== Input ==

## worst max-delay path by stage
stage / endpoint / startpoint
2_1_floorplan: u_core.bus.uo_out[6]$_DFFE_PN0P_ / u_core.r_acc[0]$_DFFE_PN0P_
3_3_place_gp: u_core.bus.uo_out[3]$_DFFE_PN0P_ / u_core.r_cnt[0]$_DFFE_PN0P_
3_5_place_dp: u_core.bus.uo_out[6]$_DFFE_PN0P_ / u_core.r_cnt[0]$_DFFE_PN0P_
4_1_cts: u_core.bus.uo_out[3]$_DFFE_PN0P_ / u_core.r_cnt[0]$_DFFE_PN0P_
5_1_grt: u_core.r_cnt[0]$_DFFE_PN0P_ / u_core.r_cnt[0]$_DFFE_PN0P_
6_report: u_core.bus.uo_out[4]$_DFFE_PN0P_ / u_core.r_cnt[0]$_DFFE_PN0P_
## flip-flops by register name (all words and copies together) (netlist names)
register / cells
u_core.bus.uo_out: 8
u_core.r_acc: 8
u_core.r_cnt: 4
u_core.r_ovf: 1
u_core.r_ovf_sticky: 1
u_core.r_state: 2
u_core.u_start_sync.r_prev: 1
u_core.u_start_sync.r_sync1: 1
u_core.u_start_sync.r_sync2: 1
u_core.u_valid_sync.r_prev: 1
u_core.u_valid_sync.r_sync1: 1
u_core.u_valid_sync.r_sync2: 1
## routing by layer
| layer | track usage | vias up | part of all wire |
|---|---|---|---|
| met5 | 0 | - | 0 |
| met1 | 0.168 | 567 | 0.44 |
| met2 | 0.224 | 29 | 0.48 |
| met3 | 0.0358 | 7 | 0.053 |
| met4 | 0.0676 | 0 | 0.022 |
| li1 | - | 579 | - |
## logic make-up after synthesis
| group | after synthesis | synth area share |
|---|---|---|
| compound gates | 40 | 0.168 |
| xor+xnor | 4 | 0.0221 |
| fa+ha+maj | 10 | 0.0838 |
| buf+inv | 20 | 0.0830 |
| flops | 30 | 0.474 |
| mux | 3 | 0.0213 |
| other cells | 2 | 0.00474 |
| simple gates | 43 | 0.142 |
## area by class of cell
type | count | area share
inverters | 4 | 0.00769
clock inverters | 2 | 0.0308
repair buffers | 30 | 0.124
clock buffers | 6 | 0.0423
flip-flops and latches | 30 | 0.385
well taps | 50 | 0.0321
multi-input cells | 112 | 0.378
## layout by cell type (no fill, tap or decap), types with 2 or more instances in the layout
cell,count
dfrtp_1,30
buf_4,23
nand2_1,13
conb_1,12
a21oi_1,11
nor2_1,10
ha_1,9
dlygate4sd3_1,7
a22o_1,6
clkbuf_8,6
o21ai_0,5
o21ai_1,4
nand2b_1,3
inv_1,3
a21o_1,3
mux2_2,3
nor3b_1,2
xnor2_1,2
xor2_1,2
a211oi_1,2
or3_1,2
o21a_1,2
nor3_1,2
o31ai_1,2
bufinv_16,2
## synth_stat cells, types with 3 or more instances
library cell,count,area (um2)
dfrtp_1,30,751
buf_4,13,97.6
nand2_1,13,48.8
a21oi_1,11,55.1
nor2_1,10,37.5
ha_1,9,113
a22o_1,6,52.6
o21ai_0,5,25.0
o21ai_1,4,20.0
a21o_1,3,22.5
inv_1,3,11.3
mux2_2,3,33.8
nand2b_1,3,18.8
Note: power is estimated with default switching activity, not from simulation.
==> config.mk <==
export PLATFORM = sky130hd
export DESIGN_NAME = counter_trace_decoder
export DESIGN_NICKNAME = d
export VERILOG_FILES = /design/src/rtl/counter_trace_decoder.sv
export SDC_FILE = /design/constraint.sdc
export NUM_CORES = 1
export LEC_CHECK = 0
export BUFFER_PORTS_ARGS = -buffer_cell sky130_fd_sc_hd__buf_2
export CAP_MARGIN = 20
export CORE_AREA = 2 2 65 67
export DETAILED_ROUTE_END_ITERATION = 8
export DIE_AREA = 0 0 67 69
export PLACE_DENSITY = 0.68
export RECOVER_POWER = 25
export SYNTH_ARGS = -nofsm -noshare
export SYNTH_HDL_FRONTEND = slang
export SYNTH_SLANG_ARGS = --single-unit
==> constraint.sdc <==
create_clock -name clk -period 4.8 [get_ports clk]
set_clock_uncertainty 0.1 [all_clocks]
set_input_delay 0.72 -clock clk [delete_from_list [all_inputs] [get_ports clk]]
set_output_delay 0.72 -clock clk [all_outputs]
set_load 0.1 [all_outputs]
==> config.mk <==
export PLATFORM = sky130hd
export DESIGN_NAME = alu_cmd_sequencer
export DESIGN_NICKNAME = d
export VERILOG_FILES = /design/src/rtl/alu_cmd_sequencer.sv
export SDC_FILE = /design/constraint.sdc
export NUM_CORES = 1
export LEC_CHECK = 0
export CAP_MARGIN = 10
export CORE_ASPECT_RATIO = 1.75
export CORE_MARGIN = 10
export CORE_UTILIZATION = 43
export CTS_CLUSTER_SIZE = 30
export DETAILED_ROUTE_END_ITERATION = 10
export HOLD_SLACK_MARGIN = 0.06
export PLACE_DENSITY = 0.83
export SYNTH_ARGS = -nofsm -noshare
export SYNTH_HDL_FRONTEND = slang
export SYNTH_SLANG_ARGS = --single-unit
export TNS_END_PERCENT = 5
==> constraint.sdc <==
create_clock -name clk -period 2.6 [get_ports clk]
set_clock_uncertainty 0.1 [all_clocks]
set_input_delay 0.39 -clock clk [delete_from_list [all_inputs] [get_ports clk]]
set_output_delay 0.39 -clock clk [all_outputs]
set_load 0.005 [all_outputs]
==> src/rtl/alu_cmd_sequencer.sv <==
// Command-port front end for TotalALU: issues ops, times MULTU, auto-issues MFHI/MFLO,
// and returns one response (two for MULTU: Hi then Lo) on a valid/ready port.
module alu_cmd_sequencer #(
    parameter int DATA_W     = 32,
    parameter int ALU_LAT    = 1,
    parameter int MUL_CYCLES = 33,
    parameter int MUL_SETTLE = 2
) (
    input  logic              clk,
    input  logic              reset,
    input  logic              cmd_valid,
    output logic              cmd_ready,
    input  logic [5:0]        cmd_op,
    input  logic [DATA_W-1:0] cmd_a,
    input  logic [DATA_W-1:0] cmd_b,
    output logic              alu_rst,
    output logic [5:0]        alu_signal,
    output logic [DATA_W-1:0] alu_dataA,
    output logic [DATA_W-1:0] alu_dataB,
    input  logic [DATA_W-1:0] alu_output,
    output logic              rsp_valid,
    input  logic              rsp_ready,
    output logic [DATA_W-1:0] rsp_data,
    output logic              rsp_last,
    output logic              rsp_err
);

    // state      | meaning
    // S_IDLE     | ready for a command (once alu_rst has dropped)
    // S_EXEC     | single-cycle op issued, waiting ALU_LAT
    // S_MUL_WAIT | MULTU held for MUL_CYCLES+MUL_SETTLE
    // S_MFHI     | MFHI issued, waiting ALU_LAT
    // S_RSP_HI   | Hi response offered, waiting handshake
    // S_MFLO     | MFLO issued, waiting ALU_LAT
    // S_RSP      | final response offered, waiting handshake
    // S_ERR      | illegal op, build error response
    typedef enum logic [2:0] {
        S_IDLE, S_EXEC, S_MUL_WAIT, S_MFHI, S_RSP_HI, S_MFLO, S_RSP, S_ERR
    } state_t;

    localparam int CNT_W = $clog2(MUL_CYCLES + MUL_SETTLE + ALU_LAT + 1);
    localparam logic [CNT_W-1:0] MUL_LOAD = CNT_W'(MUL_CYCLES + MUL_SETTLE - 1);
    localparam logic [CNT_W-1:0] LAT_LOAD = CNT_W'(ALU_LAT - 1);

    localparam logic [5:0] OP_SLL   = 6'd0;
    localparam logic [5:0] OP_MFHI  = 6'd16;
    localparam logic [5:0] OP_MFLO  = 6'd18;
    localparam logic [5:0] OP_MULTU = 6'd25;
    localparam logic [5:0] OP_ADD   = 6'd32;
    localparam logic [5:0] OP_SUB   = 6'd34;
    localparam logic [5:0] OP_AND   = 6'd36;
    localparam logic [5:0] OP_OR    = 6'd37;
    localparam logic [5:0] OP_SLT   = 6'd42;

    state_t              state_q, state_d;
    logic [CNT_W-1:0]    cnt_q, cnt_d;
    logic                alu_rst_q;
    logic [5:0]          sig_q, sig_d;
    logic [DATA_W-1:0]   a_q, a_d, b_q, b_d;
    logic                rsp_valid_q, rsp_valid_d;
    logic [DATA_W-1:0]   rsp_data_q, rsp_data_d;
    logic                rsp_last_q, rsp_last_d;
    logic                rsp_err_q, rsp_err_d;

    assign cmd_ready  = (state_q == S_IDLE) && !alu_rst_q;
    assign alu_rst    = alu_rst_q;
    assign alu_signal = sig_q;
    assign alu_dataA  = a_q;
    assign alu_dataB  = b_q;
    assign rsp_valid  = rsp_valid_q;
    assign rsp_data   = rsp_data_q;
    assign rsp_last   = rsp_last_q;
    assign rsp_err    = rsp_err_q;

    always_comb begin
        state_d     = state_q;
        cnt_d       = cnt_q;
        sig_d       = sig_q;
        a_d         = a_q;
        b_d         = b_q;
        rsp_valid_d = rsp_valid_q;
        rsp_data_d  = rsp_data_q;
        rsp_last_d  = rsp_last_q;
        rsp_err_d   = rsp_err_q;

        unique case (state_q)
            S_IDLE: begin
                if (cmd_valid && cmd_ready) begin
                    unique case (cmd_op)
                        OP_SLL, OP_ADD, OP_SUB, OP_AND, OP_OR, OP_SLT: begin
                            sig_d   = cmd_op;
                            a_d     = cmd_a;
                            b_d     = cmd_b;
                            cnt_d   = LAT_LOAD;
                            state_d = S_EXEC;
                        end
                        OP_MULTU: begin
                            sig_d   = cmd_op;
                            a_d     = cmd_a;
                            b_d     = cmd_b;
                            cnt_d   = MUL_LOAD;
                            state_d = S_MUL_WAIT;
                        end
                        default: state_d = S_ERR;
                    endcase
                end
            end
            S_EXEC: begin
                if (cnt_q == '0) begin
                    rsp_data_d  = alu_output;
                    rsp_valid_d = 1'b1;
                    rsp_last_d  = 1'b1;
                    rsp_err_d   = 1'b0;
                    state_d     = S_RSP;
                end else begin
                    cnt_d = cnt_q - 1'b1;
                end
            end
            S_MUL_WAIT: begin
                if (cnt_q == '0) begin
                    sig_d   = OP_MFHI;
                    cnt_d   = LAT_LOAD;
                    state_d = S_MFHI;
                end else begin
                    cnt_d = cnt_q - 1'b1;
                end
            end
            S_MFHI: begin
                if (cnt_q == '0) begin
                    rsp_data_d  = alu_output;
                    rsp_valid_d = 1'b1;
                    rsp_last_d  = 1'b0;
                    rsp_err_d   = 1'b0;
                    state_d     = S_RSP_HI;
                end else begin
                    cnt_d = cnt_q - 1'b1;
                end
            end
            S_RSP_HI: begin
                if (rsp_ready) begin
                    rsp_valid_d = 1'b0;
                    sig_d       = OP_MFLO;
                    cnt_d       = LAT_LOAD;
                    state_d     = S_MFLO;
                end
            end
            S_MFLO: begin
                if (cnt_q == '0) begin
                    rsp_data_d  = alu_output;
                    rsp_valid_d = 1'b1;
                    rsp_last_d  = 1'b1;
                    state_d     = S_RSP;
                end else begin
                    cnt_d = cnt_q - 1'b1;
                end
            end
            S_ERR: begin
                rsp_data_d  = '0;
                rsp_valid_d = 1'b1;
                rsp_last_d  = 1'b1;
                rsp_err_d   = 1'b1;
                state_d     = S_RSP;
            end
            S_RSP: begin
                if (rsp_ready) begin
                    rsp_valid_d = 1'b0;
                    rsp_err_d   = 1'b0;
                    state_d     = S_IDLE;
                end
            end
            default: state_d = S_IDLE;
        endcase
    end

    // alu_rst is held by reset and released on the first edge afterwards.
    always_ff @(posedge clk or negedge reset) begin
        if (!reset) begin
            state_q     <= S_IDLE;
            cnt_q       <= '0;
            alu_rst_q   <= 1'b1;
            sig_q       <= '0;
            a_q         <= '0;
            b_q         <= '0;
            rsp_valid_q <= 1'b0;
            rsp_data_q  <= '0;
            rsp_last_q  <= 1'b0;
            rsp_err_q   <= 1'b0;
        end else begin
            state_q     <= state_d;
            cnt_q       <= cnt_d;
            alu_rst_q   <= 1'b0;
            sig_q       <= sig_d;
            a_q         <= a_d;
            b_q         <= b_d;
            rsp_valid_q <= rsp_valid_d;
            rsp_data_q  <= rsp_data_d;
            rsp_last_q  <= rsp_last_d;
            rsp_err_q   <= rsp_err_d;
        end
    end

endmodule

After elaboration in Yosys (flattened, before gate mapping)
Cells that the tools add are included.

word-level totals
  bits in latches = 0
  bits in writable memories = 0
  word-level logic and storage cells = 89
  memories kept = 0
  memory bits (read-only) = 0
  register bits = 115

operators by class
  $lt $le $gt $ge = 0
  bitwise gates (word level) = 0
  reduce and logical (&&, ||, !) cells = 26
  multipliers = 0
  mux-type cells = 27
  equal/unequal tests = 25
  shifts and indexed selects = 0
  divide/modulo/power cells = 0
  add/sub/neg operators = 1

operators with widths
  cell                                                    number
  case mux 32 bit (2 select lines)                        1
  two-way mux 6 bit                                       8
  two-way mux 32 bit                                      1
  equality test 6 bit (second input constant)             5
  case mux 6 bit (4 select lines)                         1
  case mux 3 bit (7 select lines)                         1
  two-way mux 3 bit                                       6
  case mux 6 bit (3 select lines)                         1
  equality test 3 bit (second input constant)             4
  zero test 6 bit                                         2
  inequality test 2 bit (second input constant)           6
  case mux 6 bit (2 select lines)                         1
  AND reduction 3 bit                                     4
  nonzero test 3 bit                                      4
  inequality test 2 x 1 -> 1 bit (second input constant)  5
  AND reduction 5 bit                                     2
  case mux 1 bit (3 select lines)                         3
  OR reduction 7 bit                                      1
  equality test 3 x 2 -> 1 bit (second input constant)    2
  equality test 6 x 5 -> 1 bit (second input constant)    1
  case mux 3 bit (2 select lines)                         1
  AND reduction 6 bit                                     1
  OR reduction 2 bit                                      3
  OR reduction 6 bit                                      1
  other kinds (11)                                        14

Logic depth before layout (Yosys ltp)
Gate-level depths: netlist (run 1).

  word-level depth = 5
  gate-level depth with buffers = 8
  depth with buffers taken out = 7

Worst setup path after synthesis (run 1)
OpenSTA, ideal clock, no wires.

  path type = reg2reg
  from = register cnt_q[0]
  to = register sig_q[1] (netlist: alu_signal[1])
  setup time = 0.125 ns
  stages on the path, launching flop included = 9
  data required time = 2.375 ns
  clock period less this slack = 2.232 ns
  arrival = 2.007 ns
  slack = 0.368 ns
  cell sequence = dfrtp_1 inv_1 ha_1 or4b_4 nor2_4 nand2_1 a211o_1 buf_2 mux2_4

between the ends
  longest elaborated chain between the ends = 3

RTL lines
  what                                    line  source
  start, declared                         56    logic [CNT_W-1:0] cnt_q, cnt_d;
  start signal, assigned                  190   cnt_q <= cnt_d;
  zero test 6 bit                         120   if (cnt_q == '0) begin
  inequality test 2 bit (no source line)  -
  AND reduction 5 bit (no source line)    -
  end signal, assigned                    192   sig_q <= sig_d;
  end, declared                           58    logic [5:0] sig_q, sig_d;

Every way passes these cells.
A chain may end at the register's enable or synchronous reset.

Worst setup path in the final report (run 1)
  from = input port cmd_op[0]
  to = register b_q[1] (netlist: alu_dataB[1])

between the ends
  longest elaborated chain between the ends = 3

RTL lines
  what                                                  line  source
  start, declared                                       13    input logic [5:0] cmd_op,
  equality test 6 x 5 -> 1 bit (tied with other cells)  89    unique case (cmd_op)
  OR reduction 7 bit (no source line) *                 -
  AND reduction 3 bit (no source line) *                -
  end signal, assigned                                  183   b_q <= '0;
  end signal, assigned                                  194   b_q <= b_d;
  end, declared                                         59    logic [DATA_W-1:0] a_q, a_d, b_q, b_d;

Every way passes the cells marked *; elsewhere a longest branch is shown, timed or not.

==> results.toml, run 1 <==
[worst_setup_path]
critical_path_class = "input pin to register"
critical_path_required_ns = 2.78
crit_fanout = 16
setup.worst_path.end_class = "register"
critPathMostFrequentCell = "buf_12"
crit_chain = "clkdlybuf4s50_1 -> or3_1 -> a211oi_2 -> or2_1 -> nor3b_4 -> buf_12 -> buf_12 -> mux2_2"
slowest_delay_ns = 0.42
slowest_stage = "clkdlybuf4s50_1"
cp.arrival_ns = 2.62
start_kind = "input pin"

[power]
p_sw_share_pct = 29.91
total_power_w = 0.007921
pwr-share-clk_pct = 28.1
ir_drop_mv = 0.5013
power.internal_w = 0.005552
power.density_mw_per_mm2 = 989.1
combPwrFrac_pct = 37.9
pwr-share-seq_pct = 34.0
p_switching_w = 0.002369
p_leak_nw = 3.627

[sta]
setup_viol = 0
post-route-min-period_ns = 2.441
relSlewSlack_pct = 53.97
slew_violations = 0
setup_tns_ns = 0
finalCritPeriodShare_pct = 93.88
clock.fmax_mhz = 409.7
hold_viol_final = 0
rsz0062_at_grt = "no"
fin_ws_ns = 0.1591
tightest_slew_ns = 0.6879

[yosys]
synth.distinct_cells = 47
synthesis.area_mm2 = 0.005015
synth_seq_area_share_pct = 57.41
yosys_warnings = 0
syn_inst = 359
synth_nets = 466
synth_edf_count = 0
syn_area_per_cell_um2 = 13.97
yosys_register_bits = 115
synthArstFlopShare_pct = 100.0
synth_ff_type = "dfrtp_1"

[route]
wl_per_cell_um = 21.51
wl_met3_mm = 1.243
drtIter0Drc = 164
wl_met1_mm = 5.460
num_vias = 3956
wl_met2_mm = 8.917
dr.pass1.iters = 4
detail-route-antenna-nets = 0
via_per_inst = 5.282
drt-total-wl_mm = 16.11
top_layer = "met4"
remaining_drc_errors = 0

[global_route]
grt_pass1_vias = 4401
gr-total-overflow = 0
antenna_found_initial = 0
grt_usage_pct = 19.70
grt_max_degree = 37
grt_pass1_wl_mm = 24.98

[floorplan]
start_util_pct = 43.55
die-area_mm2 = 0.01655
core_mm2 = 0.01152
die_h_um = 162.9
num_rows = 52
die_width_um = 101.6
ios = 213

[clock_network]
clk_pin_slew_ns = 0.05
root_buffer = "clkbuf_16"
clock_path_buffers = 2
clk_latency_ns = 0.40
htree_levels = 4
tritoncts = "done"
cts_made_buffers = 17
clkSinkCount = 115
cts_setup_buffers = 0

[place]
portBuffers = 212
gp_congestion = 0.8699
placed_area_mm2 = 0.007425
dp_slack_ns = -0.2131
hpwl_mm = 12.48

[cells_and_area]
n_antenna_cell = 0
area_delta_synth_final_pct = 59.68
design_area_mm2 = 0.008008
nFillCells = 816
finalNetCount = 709
fin_util_pct = 69.54
drive_gt1_share_pct = 22.31

[run]
cap_violations = 0

[hold_path]
hold_path.class = "input pin to async pin"

[outcome]
status = "complete, no violations"
## state kept, by name, indices dropped and copies added (netlist names)
name / cells
alu_dataA: 32
alu_dataB: 32
rsp_data: 32
alu_signal: 6
cnt_q: 6
state_q: 3
alu_rst: 1
rsp_err: 1
rsp_last: 1
rsp_valid: 1
## repair_timing
item                                   CTS  global route
endpoints found under the hold margin   28             0
setup endpoints to repair                0             1
gates resized for setup                  0             1
hold buffers                             1             0
## cell usage in the layout, fill, tap and decap left out, types with 2 or more instances in the layout
master             n
buf_4             25
clkinv_2           7
a22o_1            22
or2_1              2
buf_12             6
bufinv_16          2
dfrtp_1          114
clkdlybuf4s50_1  211
mux2i_1            4
nor3_1             4
mux2_2             6
clkbuf_8           2
o31ai_1            7
o21ai_1            2
nor2_1            16
a211o_1            3
or3_1              2
mux2_4            62
a21oi_1           19
nand2_1           33
clkbuf_16         17
nand2b_1           3
inv_1              9
o21ai_0            6
## stage by stage
stage,cells,hold slack (ns)
finish,749,0.3863
floorplan,359,-0.005591
global route,749,0.4136
global placement,717,0.2540
CTS,749,0.3888
detailed placement,717,0.2578
## synthesized netlist by cell type (all sizes together), types with 2 or more instances
master	n	share of area (%)
a211o	3	0.52
a21oi	19	1.9
a22o	22	3.8
buf	12	3.2
clkbuf	7	0.52
dfrtp	114	57
inv	9	0.67
mux2	68	20
mux2i	4	0.80
nand2	33	2.5
nand2b	3	0.37
nor2	18	1.5
nor3	4	0.40
o21ai	8	0.80
o31ai	7	1.0
or2	2	0.25
or3	3	0.37
## worst max-delay path, delay by kind of cell
kind / cells / cell delay [ns]
buf+inv: 3 / 0.77
simple gates: 3 / 0.83
compound gates: 1 / 0.28
mux: 1 / 0.35
## area by class of cell
| cell class | count | area, um^2 | share of cell area (%) |
|---|---|---|---|
| Multi-Input combinational cell | 216 | 1928 | 24.08 |
| Sequential cell | 115 | 2879 | 35.95 |
| Tap cell | 135 | 168.9 | 2.109 |
| Clock inverter | 11 | 111.4 | 1.391 |
| Inverter | 9 | 33.78 | 0.4219 |
| Clock buffer | 20 | 456.7 | 5.703 |
| Timing Repair Buffer | 243 | 2430 | 30.34 |
## worst paths after layout
| check | start | endpoint | slack, ns | cells past startpoint |
|---|---|---|---|---|
| worst min-delay path | reset | alu_dataA[13]$_DFFE_PN0P_ | 0.39 | 2 |
| worst min register to register | rsp_last$_DFFE_PN0P_ | rsp_last$_DFFE_PN0P_ | 0.39 | 2 |
| worst max register to register | cnt_q[0]$_DFFE_PN0P_ | rsp_data[30]$_DFFE_PN0P_ | 0.19 | 7 |
| min in group clk | rsp_last$_DFFE_PN0P_ | rsp_last$_DFFE_PN0P_ | 0.39 | 2 |
| max in group asynchronous | reset | alu_dataA[27]$_DFFE_PN0P_ | 1.20 | 3 |
| worst max-delay path | cmd_op[0] | alu_dataB[1]$_DFFE_PN0P_ | 0.16 | 8 |
## metal layers
layer / track usage, % / up-vias
met5: 0 / -
met4: 7.908 / 0
met3: 6.117 / 32
met2: 35.91 / 176
met1: 20.04 / 1977
li1: - / 1771
## logic make-up after synthesis
| logic type | after synthesis | share of synthesized area, % |
|---|---|---|
| multiplexers | 72 | 20.71 |
| AO/OA/AOI/OAI | 68 | 9.731 |
| buffers and inverters | 28 | 4.366 |
| flip-flops | 115 | 57.41 |
| other | 1 | 0.07478 |
| adder cells (fa/ha/maj) | 1 | 0.2495 |
| AND/OR/NAND/NOR | 74 | 7.460 |
## power by group through the flow
| stage | Clock (W) | Sequential, W | Combinational [W] |
|---|---|---|---|
| after CTS | 0.00228 | 0.00269 | 0.00303 |
| after global routing | 0.00235 | 0.00276 | 0.00323 |
| after global placement | 0 | 0.00268 | 0.00291 |
| final | 0.00223 | 0.00269 | 0.00300 |
| after floorplan | 0 | 0.00269 | 0.00135 |
| after detailed placement | 0 | 0.00272 | 0.00301 |
(Power assumes the default switching activity.)
==> run 2: changes to the inputs <==
SLEW_MARGIN = 20   (was unset)
clock period = 2.7 ns   (was 2.6 ns; I/O delays follow)
==> run 2 against run 1 <==
Net effect:
- die area unchanged
- hold slack got worse by 0.084 ns
- sequential power decreased by 4%
- critical path type is now register to register
- design area increased by 0.27%
- wire length about the same
- global-route usage decreased by 0.11 points
- register-to-register slack improved by 0.05 ns
- final cell count decreased by 0.67%
- critical path depth decreased by 1
- clock power increased by 9%
- first-iteration DRC count increased by 13%
- core utilization increased by 0.18 points
==> results.toml, run 2 (synthesis results as in run 1) <==
[floorplan]
start_util_pct = 43.55
num_rows = 52
die-area_mm2 = 0.01655
core_mm2 = 0.01152
ios = 213
die_width_um = 101.6
die_h_um = 162.9

[clock_network]
clkSinkCount = 115
htree_levels = 4
cts_setup_buffers = 0
cts_made_buffers = 17
root_buffer = "clkbuf_16"
clock_path_buffers = 2
clk_latency_ns = 0.40
clk_pin_slew_ns = 0.06
tritoncts = "done"

[route]
drt-total-wl_mm = 16.10
num_vias = 3893
drtIter0Drc = 185
via_per_inst = 5.233
remaining_drc_errors = 0
wl_per_cell_um = 21.64
dr.pass1.iters = 4
detail-route-antenna-nets = 0

[worst_setup_path]
critical_path_required_ns = 2.89
r2r-start = "cnt_q[0]$_DFFE_PN0P_"
r2r_slack_ns = 0.24
r2r-end = "cnt_q[1]$_DFFE_PN0P_"
critical_path_class = "register to register"
worstSetupStartpoint = "cnt_q[0]$_DFFE_PN0P_"
cp.arrival_ns = 2.65
worst-r2r-cell-count = 7
crit_fanout = 6
setup.worst_path.end_class = "register"
start_kind = "register"

[cells_and_area]
design_area_mm2 = 0.008029
n_antenna_cell = 0
final_cell_mix = "clkdlybuf4s50_1 (211), dfrtp_1 (114), mux2_4 (62)"
layout_commonest_cell = "clkdlybuf4s50_1"
area_delta_synth_final_pct = 60.10
fin_util_pct = 69.72
multi_input_area_mm2 = 0.001923
seqCellArea_mm2 = 0.002879
finalNetCount = 703
nFillCells = 823
drive_gt1_share_pct = 21.67

[sta]
setup_viol = 0
tightest_slew_ns = 0.7255
clock.fmax_mhz = 406.7
whs_ns = 0.3020
slew_violations = 0
post-route-min-period_ns = 2.459
finalCritPeriodShare_pct = 91.06
relSlewSlack_pct = 51.45
rsz0062_at_grt = "no"
hold_viol_final = 0

[global_route]
grt_pass1_wl_mm = 24.76
antenna_found_initial = 0
grt_max_degree = 75
grt_usage_pct = 19.59
grt_pass1_vias = 4384
gr-total-overflow = 0

[hold_path]
hold_path.class = "input pin to async pin"

[power]
p_leak_nw = 3.616
power.density_mw_per_mm2 = 982.4
ir_drop_mv = 0.5295

[run]
cap_violations = 0

[place]
gp_congestion = 0.8765
placed_area_mm2 = 0.007380
hpwl_mm = 12.35
portBuffers = 212

[outcome]
status = "complete, no violations"
-- run 2: layout make-up --
class                      count  share of cell area (%)
timing repair buffer         237                   29.70
clock inverter                14                   2.493
multi-input combinational    216                   23.95
inverter                       9                  0.4208
clock buffer                  18                   5.470
sequential                   115                   35.86
tap                          135                   2.104
-- run 2: timing repair --
| action | in CTS | in global routing |
|---|---|---|
| resized for setup | 0 | 0 |
| endpoints found under the setup margin | 0 | 0 |
| hold endpoints to repair | 11 | 0 |
| hold buffers | 1 | 0 |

===

## Task brief:
Only the lines above from the one with "li1 | - | 579 | - |" through the one with "clock buffers | 6 | 0.0423" should be duplicated, character for character.

## Solved exercise:
| li1 | - | 579 | - |
## logic make-up after synthesis
| group | after synthesis | synth area share |
|---|---|---|
| compound gates | 40 | 0.168 |
| xor+xnor | 4 | 0.0221 |
| fa+ha+maj | 10 | 0.0838 |
| buf+inv | 20 | 0.0830 |
| flops | 30 | 0.474 |
| mux | 3 | 0.0213 |
| other cells | 2 | 0.00474 |
| simple gates | 43 | 0.142 |
## area by class of cell
type | count | area share
inverters | 4 | 0.00769
clock inverters | 2 | 0.0308
repair buffers | 30 | 0.124
clock buffers | 6 | 0.0423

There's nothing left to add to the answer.